Z jego wypowiedzi wynika, że mają powstać trzy elektrownie jądrowe.

Dwie elektrownie atomowe będą działały w Polsce za 10-11 lat, uważa wicepremier, minister aktywów państwowych Jacek Sasin.

"Można założyć, że za 10-11 lat w Polsce będą działały dwie elektrownie atomowe. Jedna wybudowana przez amerykański koncern, druga we współpracy z Koreańczykami. W planach jest budowa trzeciej elektrowni" - powiedział wicepremier w radiowej Jedynce.

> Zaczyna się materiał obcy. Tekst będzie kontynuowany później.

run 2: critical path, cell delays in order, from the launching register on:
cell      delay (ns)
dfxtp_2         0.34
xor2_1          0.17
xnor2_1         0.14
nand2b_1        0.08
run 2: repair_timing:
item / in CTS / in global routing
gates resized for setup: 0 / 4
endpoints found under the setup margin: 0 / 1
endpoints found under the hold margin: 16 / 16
<file path="config.mk">
export PLATFORM = sky130hd
export DESIGN_NAME = icache_lookup
export DESIGN_NICKNAME = d
export VERILOG_FILES = /design/src/design/icache_pkg.sv /design/src/design/icache_lookup.sv
export SDC_FILE = /design/constraint.sdc
export NUM_CORES = 1
export LEC_CHECK = 0
export ABC_AREA = 0
export BUFFER_PORTS_ARGS = -buffer_cell sky130_fd_sc_hd__clkbuf_2
export CAP_MARGIN = 20
export CORE_AREA = 2 2 246 248
export CTS_CLUSTER_DIAMETER = 150
export DETAILED_ROUTE_END_ITERATION = 8
export DIE_AREA = 0 0 248 250
export PLACE_DENSITY_LB_ADDON = 0.25
export SLEW_MARGIN = 5
export SYNTH_ARGS = -nofsm -noshare
export SYNTH_HDL_FRONTEND = slang
export SYNTH_SLANG_ARGS = --single-unit
</file>
<file path="constraint.sdc">
create_clock -name clk -period 2.5 [get_ports clk]
set_clock_uncertainty 0.15 [all_clocks]
set_input_delay 0 -clock clk [delete_from_list [all_inputs] [get_ports clk]]
set_output_delay 0 -clock clk [all_outputs]
set_load 0.05 [all_outputs]
</file>
**config.mk**
```make
export PLATFORM = sky130hd
export DESIGN_NAME = icache_ctrl
export DESIGN_NICKNAME = d
export VERILOG_FILES = /design/src/design/icache_pkg.sv /design/src/design/icache_ctrl.sv
export SDC_FILE = /design/constraint.sdc
export NUM_CORES = 1
export LEC_CHECK = 0
export BUFFER_PORTS_ARGS = -buffer_cell sky130_fd_sc_hd__clkbuf_2
export CAP_MARGIN = 15
export CORE_AREA = 2 2 154 156
export CTS_CLUSTER_SIZE = 40
export DETAILED_ROUTE_END_ITERATION = 12
export DIE_AREA = 0 0 156 158
export GPL_TIMING_DRIVEN = 0
export PLACE_DENSITY = 0.46
export SYNTH_ARGS = -nofsm -noshare
export SYNTH_HDL_FRONTEND = slang
export SYNTH_SLANG_ARGS = --single-unit
```
**constraint.sdc**
```tcl
create_clock -name clk -period 1.35 [get_ports clk]
set_input_delay 0.0675 -clock clk [delete_from_list [all_inputs] [get_ports clk]]
set_output_delay 0.0675 -clock clk [all_outputs]
set_load 0.02 [all_outputs]
```
**src/design/icache_pkg.sv**
```systemverilog
package icache_pkg;

    ////////////////////////////////////////////////////////////
    // Geometry
    ////////////////////////////////////////////////////////////

    // Byte address
    localparam int ADDR_WIDTH = 32;

    // One cache line, also the memory transfer size
    localparam int LINE_WIDTH = 128;

    // Byte offset inside a line
    localparam int OFFSET_WIDTH = $clog2(LINE_WIDTH / 8);

    ////////////////////////////////////////////////////////////
    // Types
    ////////////////////////////////////////////////////////////

    typedef logic [ADDR_WIDTH-1:0] addr_t;

    typedef logic [LINE_WIDTH-1:0] line_t;

    // Controller states
    typedef enum logic [1:0] {
        IDLE,
        REFILL_REQ,
        REFILL_WAIT,
        INVALIDATE
    } ctrl_state_t;

endpackage

```
**src/design/icache_ctrl.sv**
```systemverilog
`timescale 1ns/1ps

module icache_ctrl #(
    parameter  int NWAY            = 2,
    parameter  int NSET            = 64,
    localparam int IDX_WIDTH       = $clog2(NSET),
    localparam int TAG_WIDTH       = icache_pkg::ADDR_WIDTH - IDX_WIDTH
                                     - icache_pkg::OFFSET_WIDTH,
    localparam int TAG_ENTRY_WIDTH = TAG_WIDTH + 1,
    localparam int WAY_WIDTH       = (NWAY > 1) ? $clog2(NWAY) : 1
) (
    input  logic                       clk,
    input  logic                       rst,
    input  logic                       req_i,
    input  icache_pkg::addr_t          addr_i,
    input  logic                       invalidate_i,
    input  logic                       busy_i,
    input  logic                       hit_i,
    input  logic                       miss_i,
    input  icache_pkg::addr_t          req_addr_i,
    input  logic                       req_uncached_i,
    input  logic [WAY_WIDTH-1:0]       victim_i,
    input  logic                       mem_valid_i,
    input  icache_pkg::line_t          mem_line_i,
    output logic                       ack_o,
    output logic                       refill_done_o,
    output logic                       ram_en_o,
    output logic [IDX_WIDTH-1:0]       ram_addr_o,
    output logic [NWAY-1:0]            tag_we_o,
    output logic [NWAY-1:0]            data_we_o,
    output logic [TAG_ENTRY_WIDTH-1:0] tag_wdata_o,
    output icache_pkg::line_t          data_wdata_o,
    output logic                       mem_req_o,
    output icache_pkg::addr_t          mem_addr_o
);

    icache_pkg::ctrl_state_t state, next_state;

    logic [IDX_WIDTH-1:0] inv_cnt;
    logic                 inv_done;
    logic                 refill_write;

    ////////////////////////////////////////////////////////////
    // State machine
    ////////////////////////////////////////////////////////////

    // Sweep the tags right out of reset
    always_ff @(posedge clk) begin
        if (rst) begin
            state <= icache_pkg::INVALIDATE;
        end else begin
            state <= next_state;
        end
    end

    always_comb begin
        next_state = state;
        case (state)
            icache_pkg::IDLE: begin
                if (miss_i) begin
                    next_state = icache_pkg::REFILL_REQ;
                end else if (invalidate_i && !busy_i) begin
                    next_state = icache_pkg::INVALIDATE;
                end
            end
            icache_pkg::REFILL_REQ: begin
                next_state = icache_pkg::REFILL_WAIT;
            end
            icache_pkg::REFILL_WAIT: begin
                if (mem_valid_i) begin
                    next_state = icache_pkg::IDLE;
                end
            end
            icache_pkg::INVALIDATE: begin
                if (inv_done) begin
                    next_state = icache_pkg::IDLE;
                end
            end
            default: begin
                next_state = icache_pkg::IDLE;
            end
        endcase
    end

    // Invalidate index
    assign inv_done = (inv_cnt == IDX_WIDTH'(NSET - 1));

    always_ff @(posedge clk) begin
        if (rst) begin
            inv_cnt <= '0;
        end else if (state == icache_pkg::INVALIDATE && !inv_done) begin
            inv_cnt <= inv_cnt + 1'b1;
        end else begin
            inv_cnt <= '0;
        end
    end

    ////////////////////////////////////////////////////////////
    // CPU handshake
    ////////////////////////////////////////////////////////////

    // An idle cache with nothing pending lets a sweep go first
    assign ack_o = (state == icache_pkg::IDLE) && req_i
                   && (busy_i ? hit_i : !invalidate_i);

    assign refill_done_o = (state == icache_pkg::REFILL_WAIT) && mem_valid_i;
    assign refill_write  = refill_done_o && !req_uncached_i;

    ////////////////////////////////////////////////////////////
    // RAM ports
    ////////////////////////////////////////////////////////////

    always_comb begin
        ram_en_o    = 1'b0;
        ram_addr_o  = req_addr_i[icache_pkg::OFFSET_WIDTH +: IDX_WIDTH];
        tag_we_o    = '0;
        data_we_o   = '0;
        tag_wdata_o = {1'b1, req_addr_i[icache_pkg::ADDR_WIDTH-1 -: TAG_WIDTH]};
        case (state)
            icache_pkg::IDLE: begin
                ram_en_o   = ack_o;
                ram_addr_o = addr_i[icache_pkg::OFFSET_WIDTH +: IDX_WIDTH];
            end
            icache_pkg::INVALIDATE: begin
                ram_en_o    = 1'b1;
                ram_addr_o  = inv_cnt;
                tag_we_o    = '1;
                tag_wdata_o = '0;
            end
            icache_pkg::REFILL_WAIT: begin
                ram_en_o = refill_write;
                for (int i = 0; i < NWAY; i++) begin
                    if (refill_write && victim_i == WAY_WIDTH'(i)) begin
                        tag_we_o[i]  = 1'b1;
                        data_we_o[i] = 1'b1;
                    end
                end
            end
            default: begin
            end
        endcase
    end

    assign data_wdata_o = mem_line_i;

    // Memory side
    assign mem_req_o  = (state == icache_pkg::REFILL_REQ);
    assign mem_addr_o = req_addr_i;

endmodule

```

Umowa z Amerykanami na atom skrajnie nieprzejrzysta

O obawach i wątpliwościach co do podjętej decyzji mówił na antenie TVN24 Bartłomiej Derski z portalu wysokienapiecie.pl. Wg niego umowa z Amerykanami ma szansę realizacji 60-70 proc., bo wiele zależy od cen i innych warunków, o których nic nie wiemy. -Wybieramy nie do końca wiedząc co - powiedział Derski. Dodał też, że KE raczej nie będzie hamulcowym, bo w przeszłości nie wyraziła sprzeciwu, gdy Rosja budowała elektrownię na Węgrzech. Natomiast problemem jest to, że umowa jest skrajnie nieprzejrzysta. Pytany na antenie jakie pytania zadałby rządowi, odpowiedział, że pytałby o model finansowania i kontraktu oraz ile zapłacą odbiorcy na mocy takiego kontraktu. Także o to jakie będą odsetki od kredytu, bo są to kapitałochłonne projekty i o to jak w umowie zostaną rozstrzygnięte kwestie opóźnień w realizacji przedsięwzięcia.

Powstanie sześć reaktorów

"Będziemy niezależni od wahań cenowych różnych surowców za granicą, w szczególności gazu, którego mamy za mało, węgla, którego też mamy za mało i który ściągamy, ale także od kaprysów pogody, bo mamy elektrownie wiatrowe, fotowoltaikę. Ale przecież słońce nie zawsze świeci, wiatr nie zawsze wieje. W związku z tym ta elektrownia jądrowa: jedna, druga, trzecia, kolejne, będą pomagały nas uniezależnić od tych kaprysów, wahań rynkowych, giełdowych i wahań pogody" - podkreślił.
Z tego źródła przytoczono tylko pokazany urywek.